Action item
Below are some records. Print exactly the lines between the one holding "li1,-,-,111" and the one holding "- register-to-register slack better by 100 ps", inclusive, and nothing else.

• • • •

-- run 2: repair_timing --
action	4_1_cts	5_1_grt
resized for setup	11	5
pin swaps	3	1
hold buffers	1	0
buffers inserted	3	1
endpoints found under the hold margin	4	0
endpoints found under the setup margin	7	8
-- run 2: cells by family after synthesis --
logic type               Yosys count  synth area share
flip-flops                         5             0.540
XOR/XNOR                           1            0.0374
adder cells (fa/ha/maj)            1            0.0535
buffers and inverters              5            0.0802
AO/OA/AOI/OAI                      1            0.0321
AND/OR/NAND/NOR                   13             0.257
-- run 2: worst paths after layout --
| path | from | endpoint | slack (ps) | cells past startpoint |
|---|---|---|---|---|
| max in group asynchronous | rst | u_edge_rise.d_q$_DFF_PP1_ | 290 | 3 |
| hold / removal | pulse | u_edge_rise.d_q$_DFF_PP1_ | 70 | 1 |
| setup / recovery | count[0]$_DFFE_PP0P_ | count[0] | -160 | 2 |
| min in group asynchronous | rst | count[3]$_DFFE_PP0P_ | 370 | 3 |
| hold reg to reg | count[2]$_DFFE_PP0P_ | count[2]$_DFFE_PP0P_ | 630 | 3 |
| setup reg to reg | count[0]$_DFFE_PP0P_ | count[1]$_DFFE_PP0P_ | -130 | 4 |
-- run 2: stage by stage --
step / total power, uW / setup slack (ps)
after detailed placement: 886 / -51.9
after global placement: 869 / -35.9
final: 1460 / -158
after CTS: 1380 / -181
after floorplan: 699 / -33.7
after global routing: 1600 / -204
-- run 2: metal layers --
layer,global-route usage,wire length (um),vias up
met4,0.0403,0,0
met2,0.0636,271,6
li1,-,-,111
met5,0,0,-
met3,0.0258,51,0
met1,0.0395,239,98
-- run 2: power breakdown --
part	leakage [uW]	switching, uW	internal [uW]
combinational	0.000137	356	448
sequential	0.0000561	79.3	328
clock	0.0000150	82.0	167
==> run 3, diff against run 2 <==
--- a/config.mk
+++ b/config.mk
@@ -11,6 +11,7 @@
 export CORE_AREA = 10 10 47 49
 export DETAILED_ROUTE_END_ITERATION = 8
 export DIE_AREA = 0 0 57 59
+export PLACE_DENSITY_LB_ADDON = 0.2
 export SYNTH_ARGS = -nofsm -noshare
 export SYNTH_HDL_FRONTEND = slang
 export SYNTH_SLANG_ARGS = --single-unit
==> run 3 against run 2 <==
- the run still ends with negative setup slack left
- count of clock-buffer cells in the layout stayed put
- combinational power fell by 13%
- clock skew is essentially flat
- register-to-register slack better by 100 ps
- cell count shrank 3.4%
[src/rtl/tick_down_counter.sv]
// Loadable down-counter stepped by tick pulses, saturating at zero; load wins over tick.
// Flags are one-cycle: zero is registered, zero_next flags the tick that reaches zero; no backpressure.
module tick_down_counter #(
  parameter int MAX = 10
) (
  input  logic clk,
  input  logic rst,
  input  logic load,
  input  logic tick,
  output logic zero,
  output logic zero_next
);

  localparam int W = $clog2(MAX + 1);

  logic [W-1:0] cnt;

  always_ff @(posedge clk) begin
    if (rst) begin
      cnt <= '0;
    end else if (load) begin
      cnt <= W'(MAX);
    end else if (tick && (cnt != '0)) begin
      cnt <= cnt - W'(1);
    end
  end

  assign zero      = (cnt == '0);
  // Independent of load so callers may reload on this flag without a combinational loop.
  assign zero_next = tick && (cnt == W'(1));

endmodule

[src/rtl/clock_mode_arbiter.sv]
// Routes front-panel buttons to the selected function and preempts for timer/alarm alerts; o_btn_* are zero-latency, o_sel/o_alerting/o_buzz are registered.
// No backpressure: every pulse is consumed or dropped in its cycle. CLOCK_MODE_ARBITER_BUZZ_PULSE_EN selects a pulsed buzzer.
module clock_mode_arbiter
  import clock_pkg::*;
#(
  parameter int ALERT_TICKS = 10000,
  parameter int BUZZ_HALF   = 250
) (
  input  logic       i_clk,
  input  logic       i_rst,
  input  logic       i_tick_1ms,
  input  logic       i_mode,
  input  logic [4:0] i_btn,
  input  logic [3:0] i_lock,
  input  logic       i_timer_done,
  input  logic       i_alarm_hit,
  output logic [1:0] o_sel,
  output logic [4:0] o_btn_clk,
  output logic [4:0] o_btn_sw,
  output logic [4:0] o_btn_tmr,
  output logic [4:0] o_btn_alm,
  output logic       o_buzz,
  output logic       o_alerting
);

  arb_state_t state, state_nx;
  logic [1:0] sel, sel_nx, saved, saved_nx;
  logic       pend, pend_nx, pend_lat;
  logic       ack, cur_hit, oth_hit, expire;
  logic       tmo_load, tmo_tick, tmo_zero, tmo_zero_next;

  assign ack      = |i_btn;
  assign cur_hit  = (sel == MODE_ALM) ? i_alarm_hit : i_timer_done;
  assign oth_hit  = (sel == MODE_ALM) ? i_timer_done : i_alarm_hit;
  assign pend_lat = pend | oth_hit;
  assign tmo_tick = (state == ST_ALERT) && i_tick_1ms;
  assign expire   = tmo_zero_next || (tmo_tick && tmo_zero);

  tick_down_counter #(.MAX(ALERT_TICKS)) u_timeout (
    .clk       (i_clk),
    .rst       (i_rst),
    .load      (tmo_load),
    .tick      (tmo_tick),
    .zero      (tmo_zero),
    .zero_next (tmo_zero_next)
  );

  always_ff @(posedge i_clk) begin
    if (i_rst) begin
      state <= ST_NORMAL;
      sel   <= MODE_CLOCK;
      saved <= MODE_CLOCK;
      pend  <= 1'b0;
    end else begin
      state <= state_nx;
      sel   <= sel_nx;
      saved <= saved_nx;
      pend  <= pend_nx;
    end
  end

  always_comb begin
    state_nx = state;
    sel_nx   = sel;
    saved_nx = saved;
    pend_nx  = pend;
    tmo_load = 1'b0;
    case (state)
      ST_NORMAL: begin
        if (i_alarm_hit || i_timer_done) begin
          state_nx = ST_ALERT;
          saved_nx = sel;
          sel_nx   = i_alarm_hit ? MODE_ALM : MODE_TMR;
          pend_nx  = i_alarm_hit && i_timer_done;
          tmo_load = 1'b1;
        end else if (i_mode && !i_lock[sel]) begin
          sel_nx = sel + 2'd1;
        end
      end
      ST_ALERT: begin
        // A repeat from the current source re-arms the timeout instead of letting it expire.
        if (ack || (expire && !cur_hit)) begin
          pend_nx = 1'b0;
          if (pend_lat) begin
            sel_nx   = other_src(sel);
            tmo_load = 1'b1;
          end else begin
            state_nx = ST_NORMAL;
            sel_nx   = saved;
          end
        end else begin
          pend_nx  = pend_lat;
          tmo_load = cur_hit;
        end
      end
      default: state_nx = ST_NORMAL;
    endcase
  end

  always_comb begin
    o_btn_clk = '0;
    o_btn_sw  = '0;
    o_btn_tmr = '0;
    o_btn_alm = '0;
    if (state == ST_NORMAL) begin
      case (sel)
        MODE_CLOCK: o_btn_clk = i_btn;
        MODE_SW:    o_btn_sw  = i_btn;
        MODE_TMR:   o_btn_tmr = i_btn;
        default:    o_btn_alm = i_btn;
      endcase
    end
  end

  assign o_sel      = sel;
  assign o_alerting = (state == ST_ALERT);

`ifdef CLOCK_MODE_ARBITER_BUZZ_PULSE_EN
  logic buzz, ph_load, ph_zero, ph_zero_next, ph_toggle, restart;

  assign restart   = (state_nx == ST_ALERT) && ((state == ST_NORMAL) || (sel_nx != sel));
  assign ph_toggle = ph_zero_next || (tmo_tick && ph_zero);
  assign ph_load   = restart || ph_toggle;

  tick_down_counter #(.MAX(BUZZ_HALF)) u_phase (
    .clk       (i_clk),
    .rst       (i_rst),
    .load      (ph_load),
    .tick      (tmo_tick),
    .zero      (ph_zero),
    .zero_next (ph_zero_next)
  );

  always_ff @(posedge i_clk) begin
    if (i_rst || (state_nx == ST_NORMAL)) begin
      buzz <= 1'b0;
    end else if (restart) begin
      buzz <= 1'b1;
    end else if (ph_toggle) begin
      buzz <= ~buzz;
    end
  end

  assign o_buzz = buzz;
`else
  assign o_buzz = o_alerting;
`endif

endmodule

• • • •

Solution to this task
li1,-,-,111
met5,0,0,-
met3,0.0258,51,0
met1,0.0395,239,98
-- run 2: power breakdown --
part	leakage [uW]	switching, uW	internal [uW]
combinational	0.000137	356	448
sequential	0.0000561	79.3	328
clock	0.0000150	82.0	167
==> run 3, diff against run 2 <==
--- a/config.mk
+++ b/config.mk
@@ -11,6 +11,7 @@
 export CORE_AREA = 10 10 47 49
 export DETAILED_ROUTE_END_ITERATION = 8
 export DIE_AREA = 0 0 57 59
+export PLACE_DENSITY_LB_ADDON = 0.2
 export SYNTH_ARGS = -nofsm -noshare
 export SYNTH_HDL_FRONTEND = slang
 export SYNTH_SLANG_ARGS = --single-unit
==> run 3 against run 2 <==
- the run still ends with negative setup slack left
- count of clock-buffer cells in the layout stayed put
- combinational power fell by 13%
- clock skew is essentially flat
- register-to-register slack better by 100 ps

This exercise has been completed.